# TASK MATERIAL
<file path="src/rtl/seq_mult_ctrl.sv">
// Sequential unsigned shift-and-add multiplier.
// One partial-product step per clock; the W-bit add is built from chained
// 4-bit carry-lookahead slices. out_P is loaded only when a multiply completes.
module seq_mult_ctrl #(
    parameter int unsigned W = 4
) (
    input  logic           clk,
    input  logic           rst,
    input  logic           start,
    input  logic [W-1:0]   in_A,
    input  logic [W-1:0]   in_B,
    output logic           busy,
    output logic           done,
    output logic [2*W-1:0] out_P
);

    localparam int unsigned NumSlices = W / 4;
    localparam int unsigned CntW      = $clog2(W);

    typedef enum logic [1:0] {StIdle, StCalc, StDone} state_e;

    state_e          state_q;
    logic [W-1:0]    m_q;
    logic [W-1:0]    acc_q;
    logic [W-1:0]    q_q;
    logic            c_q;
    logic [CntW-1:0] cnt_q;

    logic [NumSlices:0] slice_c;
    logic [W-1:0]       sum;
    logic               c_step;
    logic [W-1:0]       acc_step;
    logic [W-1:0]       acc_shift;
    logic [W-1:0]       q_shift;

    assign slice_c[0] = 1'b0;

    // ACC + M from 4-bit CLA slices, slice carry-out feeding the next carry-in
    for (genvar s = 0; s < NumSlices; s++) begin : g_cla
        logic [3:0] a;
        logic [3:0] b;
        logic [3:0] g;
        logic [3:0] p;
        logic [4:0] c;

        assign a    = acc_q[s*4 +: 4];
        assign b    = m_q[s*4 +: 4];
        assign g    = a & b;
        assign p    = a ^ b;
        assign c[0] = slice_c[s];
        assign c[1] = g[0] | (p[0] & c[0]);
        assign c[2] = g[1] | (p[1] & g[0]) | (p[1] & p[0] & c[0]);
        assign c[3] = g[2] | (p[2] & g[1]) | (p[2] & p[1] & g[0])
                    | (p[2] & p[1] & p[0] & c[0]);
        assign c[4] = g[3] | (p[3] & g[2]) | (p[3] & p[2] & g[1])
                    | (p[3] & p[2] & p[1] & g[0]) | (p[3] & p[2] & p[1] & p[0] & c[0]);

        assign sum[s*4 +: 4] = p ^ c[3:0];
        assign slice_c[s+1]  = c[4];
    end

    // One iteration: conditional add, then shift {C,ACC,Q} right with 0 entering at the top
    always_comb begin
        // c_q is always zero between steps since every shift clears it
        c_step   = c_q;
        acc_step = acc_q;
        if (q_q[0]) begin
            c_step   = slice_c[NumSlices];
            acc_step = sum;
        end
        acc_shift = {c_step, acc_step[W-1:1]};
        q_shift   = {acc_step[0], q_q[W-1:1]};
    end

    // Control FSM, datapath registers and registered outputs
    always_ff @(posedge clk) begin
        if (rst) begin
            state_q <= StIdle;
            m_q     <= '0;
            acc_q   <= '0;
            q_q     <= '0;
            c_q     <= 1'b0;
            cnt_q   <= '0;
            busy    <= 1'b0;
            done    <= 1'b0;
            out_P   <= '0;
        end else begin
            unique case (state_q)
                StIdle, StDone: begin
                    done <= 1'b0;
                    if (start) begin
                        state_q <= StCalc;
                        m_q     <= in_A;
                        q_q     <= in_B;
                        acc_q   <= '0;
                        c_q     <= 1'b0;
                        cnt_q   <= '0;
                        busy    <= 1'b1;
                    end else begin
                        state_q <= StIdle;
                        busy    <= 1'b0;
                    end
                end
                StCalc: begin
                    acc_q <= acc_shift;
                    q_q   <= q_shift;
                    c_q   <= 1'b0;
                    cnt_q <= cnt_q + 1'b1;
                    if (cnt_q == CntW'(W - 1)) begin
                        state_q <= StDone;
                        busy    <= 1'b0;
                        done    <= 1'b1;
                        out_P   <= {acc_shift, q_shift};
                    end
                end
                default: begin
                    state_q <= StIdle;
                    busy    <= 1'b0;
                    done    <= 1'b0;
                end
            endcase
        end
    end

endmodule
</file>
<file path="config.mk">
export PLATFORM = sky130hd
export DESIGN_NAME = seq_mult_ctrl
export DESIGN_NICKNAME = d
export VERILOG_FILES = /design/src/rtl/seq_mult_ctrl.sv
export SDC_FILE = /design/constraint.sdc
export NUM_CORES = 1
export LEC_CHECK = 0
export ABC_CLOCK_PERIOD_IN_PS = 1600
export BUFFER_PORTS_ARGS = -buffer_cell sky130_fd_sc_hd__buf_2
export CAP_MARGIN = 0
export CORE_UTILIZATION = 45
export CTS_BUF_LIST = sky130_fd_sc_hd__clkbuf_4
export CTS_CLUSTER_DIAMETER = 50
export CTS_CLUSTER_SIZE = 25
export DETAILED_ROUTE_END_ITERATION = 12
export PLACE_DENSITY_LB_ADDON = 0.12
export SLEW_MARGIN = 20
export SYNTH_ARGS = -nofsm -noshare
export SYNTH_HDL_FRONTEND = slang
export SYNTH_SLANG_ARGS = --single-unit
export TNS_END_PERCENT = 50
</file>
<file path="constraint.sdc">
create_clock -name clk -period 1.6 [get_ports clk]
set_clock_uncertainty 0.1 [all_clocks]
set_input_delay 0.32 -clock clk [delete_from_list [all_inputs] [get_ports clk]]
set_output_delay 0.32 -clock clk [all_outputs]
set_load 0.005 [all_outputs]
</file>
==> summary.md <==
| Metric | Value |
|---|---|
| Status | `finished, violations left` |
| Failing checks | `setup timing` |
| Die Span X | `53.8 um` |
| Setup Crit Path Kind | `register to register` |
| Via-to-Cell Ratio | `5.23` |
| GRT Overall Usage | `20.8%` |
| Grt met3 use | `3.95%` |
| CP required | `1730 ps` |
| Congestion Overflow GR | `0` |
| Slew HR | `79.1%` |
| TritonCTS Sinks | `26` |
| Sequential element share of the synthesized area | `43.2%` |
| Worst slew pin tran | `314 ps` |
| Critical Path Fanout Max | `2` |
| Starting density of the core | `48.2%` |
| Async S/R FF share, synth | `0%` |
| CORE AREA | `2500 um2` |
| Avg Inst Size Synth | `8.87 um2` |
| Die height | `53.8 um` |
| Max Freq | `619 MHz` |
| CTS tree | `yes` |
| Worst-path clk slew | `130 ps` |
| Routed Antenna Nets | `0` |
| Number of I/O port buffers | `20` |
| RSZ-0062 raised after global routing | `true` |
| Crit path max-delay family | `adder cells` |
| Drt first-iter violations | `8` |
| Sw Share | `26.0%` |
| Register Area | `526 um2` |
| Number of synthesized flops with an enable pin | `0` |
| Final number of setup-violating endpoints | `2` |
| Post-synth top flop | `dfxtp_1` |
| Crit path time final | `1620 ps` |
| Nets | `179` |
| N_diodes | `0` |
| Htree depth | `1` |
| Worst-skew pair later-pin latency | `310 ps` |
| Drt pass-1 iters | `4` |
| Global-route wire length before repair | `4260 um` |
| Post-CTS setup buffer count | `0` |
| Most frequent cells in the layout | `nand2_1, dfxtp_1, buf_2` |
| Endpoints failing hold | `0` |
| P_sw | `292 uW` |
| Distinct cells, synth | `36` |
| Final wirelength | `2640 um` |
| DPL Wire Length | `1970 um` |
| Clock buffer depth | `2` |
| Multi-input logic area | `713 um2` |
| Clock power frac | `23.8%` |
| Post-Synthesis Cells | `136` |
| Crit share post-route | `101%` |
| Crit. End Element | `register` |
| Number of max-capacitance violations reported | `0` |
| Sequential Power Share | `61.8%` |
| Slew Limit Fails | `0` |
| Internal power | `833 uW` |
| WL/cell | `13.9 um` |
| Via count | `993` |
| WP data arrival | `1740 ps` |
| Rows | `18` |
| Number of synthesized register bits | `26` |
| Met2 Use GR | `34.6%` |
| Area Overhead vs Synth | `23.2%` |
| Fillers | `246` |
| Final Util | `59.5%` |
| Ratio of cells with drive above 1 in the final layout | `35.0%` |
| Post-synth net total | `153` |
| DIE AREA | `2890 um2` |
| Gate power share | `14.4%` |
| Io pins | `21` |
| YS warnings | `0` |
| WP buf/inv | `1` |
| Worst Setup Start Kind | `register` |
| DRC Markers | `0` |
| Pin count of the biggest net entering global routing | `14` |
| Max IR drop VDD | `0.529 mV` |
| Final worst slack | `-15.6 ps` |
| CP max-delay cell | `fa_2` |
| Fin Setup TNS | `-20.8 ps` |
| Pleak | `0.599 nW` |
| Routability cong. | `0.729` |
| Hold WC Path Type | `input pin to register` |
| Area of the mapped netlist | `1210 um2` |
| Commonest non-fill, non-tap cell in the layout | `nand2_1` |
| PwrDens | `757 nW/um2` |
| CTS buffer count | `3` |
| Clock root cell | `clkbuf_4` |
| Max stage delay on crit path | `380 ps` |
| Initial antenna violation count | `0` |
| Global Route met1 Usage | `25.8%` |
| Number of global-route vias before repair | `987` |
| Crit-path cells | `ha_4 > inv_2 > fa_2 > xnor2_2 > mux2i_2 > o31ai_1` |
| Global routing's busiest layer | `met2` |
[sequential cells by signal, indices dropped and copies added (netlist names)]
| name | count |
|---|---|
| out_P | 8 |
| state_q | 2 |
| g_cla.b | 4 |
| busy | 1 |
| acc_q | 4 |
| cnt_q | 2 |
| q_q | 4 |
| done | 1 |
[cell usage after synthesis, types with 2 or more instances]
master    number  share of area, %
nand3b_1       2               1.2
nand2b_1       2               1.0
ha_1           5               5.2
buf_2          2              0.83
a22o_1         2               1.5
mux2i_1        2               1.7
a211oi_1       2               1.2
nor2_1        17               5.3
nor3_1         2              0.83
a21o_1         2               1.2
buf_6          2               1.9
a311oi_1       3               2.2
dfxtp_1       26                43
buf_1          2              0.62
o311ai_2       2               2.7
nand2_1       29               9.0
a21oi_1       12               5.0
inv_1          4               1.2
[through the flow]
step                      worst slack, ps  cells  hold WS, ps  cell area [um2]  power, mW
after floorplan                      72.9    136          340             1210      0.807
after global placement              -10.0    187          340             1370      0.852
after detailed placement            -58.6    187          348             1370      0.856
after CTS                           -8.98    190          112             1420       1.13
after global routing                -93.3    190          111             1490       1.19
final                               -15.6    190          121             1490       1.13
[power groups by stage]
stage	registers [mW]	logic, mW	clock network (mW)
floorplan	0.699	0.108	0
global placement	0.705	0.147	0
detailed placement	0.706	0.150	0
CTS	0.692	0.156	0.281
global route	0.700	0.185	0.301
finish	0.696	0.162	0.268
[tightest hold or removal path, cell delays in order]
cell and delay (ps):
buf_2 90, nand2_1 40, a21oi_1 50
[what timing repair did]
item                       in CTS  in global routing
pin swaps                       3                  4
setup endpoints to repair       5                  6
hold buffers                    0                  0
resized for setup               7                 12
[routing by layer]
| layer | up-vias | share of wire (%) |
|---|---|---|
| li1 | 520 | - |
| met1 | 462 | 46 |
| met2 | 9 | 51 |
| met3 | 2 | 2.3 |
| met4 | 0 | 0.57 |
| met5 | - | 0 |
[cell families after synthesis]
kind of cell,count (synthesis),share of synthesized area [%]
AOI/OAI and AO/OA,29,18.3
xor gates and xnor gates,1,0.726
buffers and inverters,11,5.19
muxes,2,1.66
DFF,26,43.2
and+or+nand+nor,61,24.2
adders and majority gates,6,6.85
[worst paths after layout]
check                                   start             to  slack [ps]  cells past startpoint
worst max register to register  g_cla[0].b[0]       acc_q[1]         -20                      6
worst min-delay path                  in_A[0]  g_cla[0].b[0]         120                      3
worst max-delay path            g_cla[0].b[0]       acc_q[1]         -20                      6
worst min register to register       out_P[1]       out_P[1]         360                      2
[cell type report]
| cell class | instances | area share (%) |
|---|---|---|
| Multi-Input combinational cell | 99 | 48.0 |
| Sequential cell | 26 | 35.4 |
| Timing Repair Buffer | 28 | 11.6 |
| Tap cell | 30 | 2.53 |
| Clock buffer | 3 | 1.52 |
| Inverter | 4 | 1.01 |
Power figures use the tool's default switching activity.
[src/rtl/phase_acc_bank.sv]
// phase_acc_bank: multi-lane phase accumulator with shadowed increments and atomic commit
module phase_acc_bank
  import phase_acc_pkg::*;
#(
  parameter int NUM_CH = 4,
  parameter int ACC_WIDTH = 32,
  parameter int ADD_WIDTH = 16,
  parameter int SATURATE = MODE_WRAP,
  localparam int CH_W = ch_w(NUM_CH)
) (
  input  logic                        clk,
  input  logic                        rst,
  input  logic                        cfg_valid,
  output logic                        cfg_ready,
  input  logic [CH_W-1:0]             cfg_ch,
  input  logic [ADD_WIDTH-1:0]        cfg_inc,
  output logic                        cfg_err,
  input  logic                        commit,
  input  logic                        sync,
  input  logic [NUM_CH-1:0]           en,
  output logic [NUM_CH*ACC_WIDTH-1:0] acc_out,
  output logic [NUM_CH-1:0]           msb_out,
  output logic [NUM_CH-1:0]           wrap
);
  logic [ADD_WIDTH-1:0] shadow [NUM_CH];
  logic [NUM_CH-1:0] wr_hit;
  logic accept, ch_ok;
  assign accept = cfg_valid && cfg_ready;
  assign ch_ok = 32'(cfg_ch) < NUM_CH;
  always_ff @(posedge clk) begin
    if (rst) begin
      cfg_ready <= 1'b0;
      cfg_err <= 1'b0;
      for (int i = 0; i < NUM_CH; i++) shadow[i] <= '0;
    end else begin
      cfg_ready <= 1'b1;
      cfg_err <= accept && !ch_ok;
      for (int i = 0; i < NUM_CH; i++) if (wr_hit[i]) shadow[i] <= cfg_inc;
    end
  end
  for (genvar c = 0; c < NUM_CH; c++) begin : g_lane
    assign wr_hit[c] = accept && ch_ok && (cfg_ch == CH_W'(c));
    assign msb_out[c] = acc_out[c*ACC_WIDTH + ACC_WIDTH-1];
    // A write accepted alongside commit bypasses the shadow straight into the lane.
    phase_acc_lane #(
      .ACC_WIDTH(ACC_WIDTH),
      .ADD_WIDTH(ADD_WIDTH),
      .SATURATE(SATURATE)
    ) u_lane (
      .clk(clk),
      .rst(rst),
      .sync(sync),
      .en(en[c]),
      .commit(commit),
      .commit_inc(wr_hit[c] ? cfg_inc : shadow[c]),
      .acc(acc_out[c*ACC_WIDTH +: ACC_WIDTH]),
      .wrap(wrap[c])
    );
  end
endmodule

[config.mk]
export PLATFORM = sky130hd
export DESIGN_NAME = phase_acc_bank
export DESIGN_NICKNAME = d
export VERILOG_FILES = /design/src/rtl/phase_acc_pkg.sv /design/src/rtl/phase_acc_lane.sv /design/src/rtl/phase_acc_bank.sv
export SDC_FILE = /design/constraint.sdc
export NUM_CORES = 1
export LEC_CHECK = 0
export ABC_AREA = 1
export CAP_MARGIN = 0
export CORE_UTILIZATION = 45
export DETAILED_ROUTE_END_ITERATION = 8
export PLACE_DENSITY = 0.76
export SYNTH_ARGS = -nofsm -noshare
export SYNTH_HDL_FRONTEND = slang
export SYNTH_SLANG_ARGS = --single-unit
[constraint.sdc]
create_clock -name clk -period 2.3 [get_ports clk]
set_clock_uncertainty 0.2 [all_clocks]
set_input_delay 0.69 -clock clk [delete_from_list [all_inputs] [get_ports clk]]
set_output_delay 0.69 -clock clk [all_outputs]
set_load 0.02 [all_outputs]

# WORK ORDER
Write out exactly the lines above from the line with "assign msb_out[c] = acc_out[c*ACC_WIDTH" through the line with "export DESIGN_NAME = phase_acc_bank", both of them included, and leave out all other lines.

# TASK OUTPUT
    assign msb_out[c] = acc_out[c*ACC_WIDTH + ACC_WIDTH-1];
    // A write accepted alongside commit bypasses the shadow straight into the lane.
    phase_acc_lane #(
      .ACC_WIDTH(ACC_WIDTH),
      .ADD_WIDTH(ADD_WIDTH),
      .SATURATE(SATURATE)
    ) u_lane (
      .clk(clk),
      .rst(rst),
      .sync(sync),
      .en(en[c]),
      .commit(commit),
      .commit_inc(wr_hit[c] ? cfg_inc : shadow[c]),
      .acc(acc_out[c*ACC_WIDTH +: ACC_WIDTH]),
      .wrap(wrap[c])
    );
  end
endmodule

[config.mk]
export PLATFORM = sky130hd
export DESIGN_NAME = phase_acc_bank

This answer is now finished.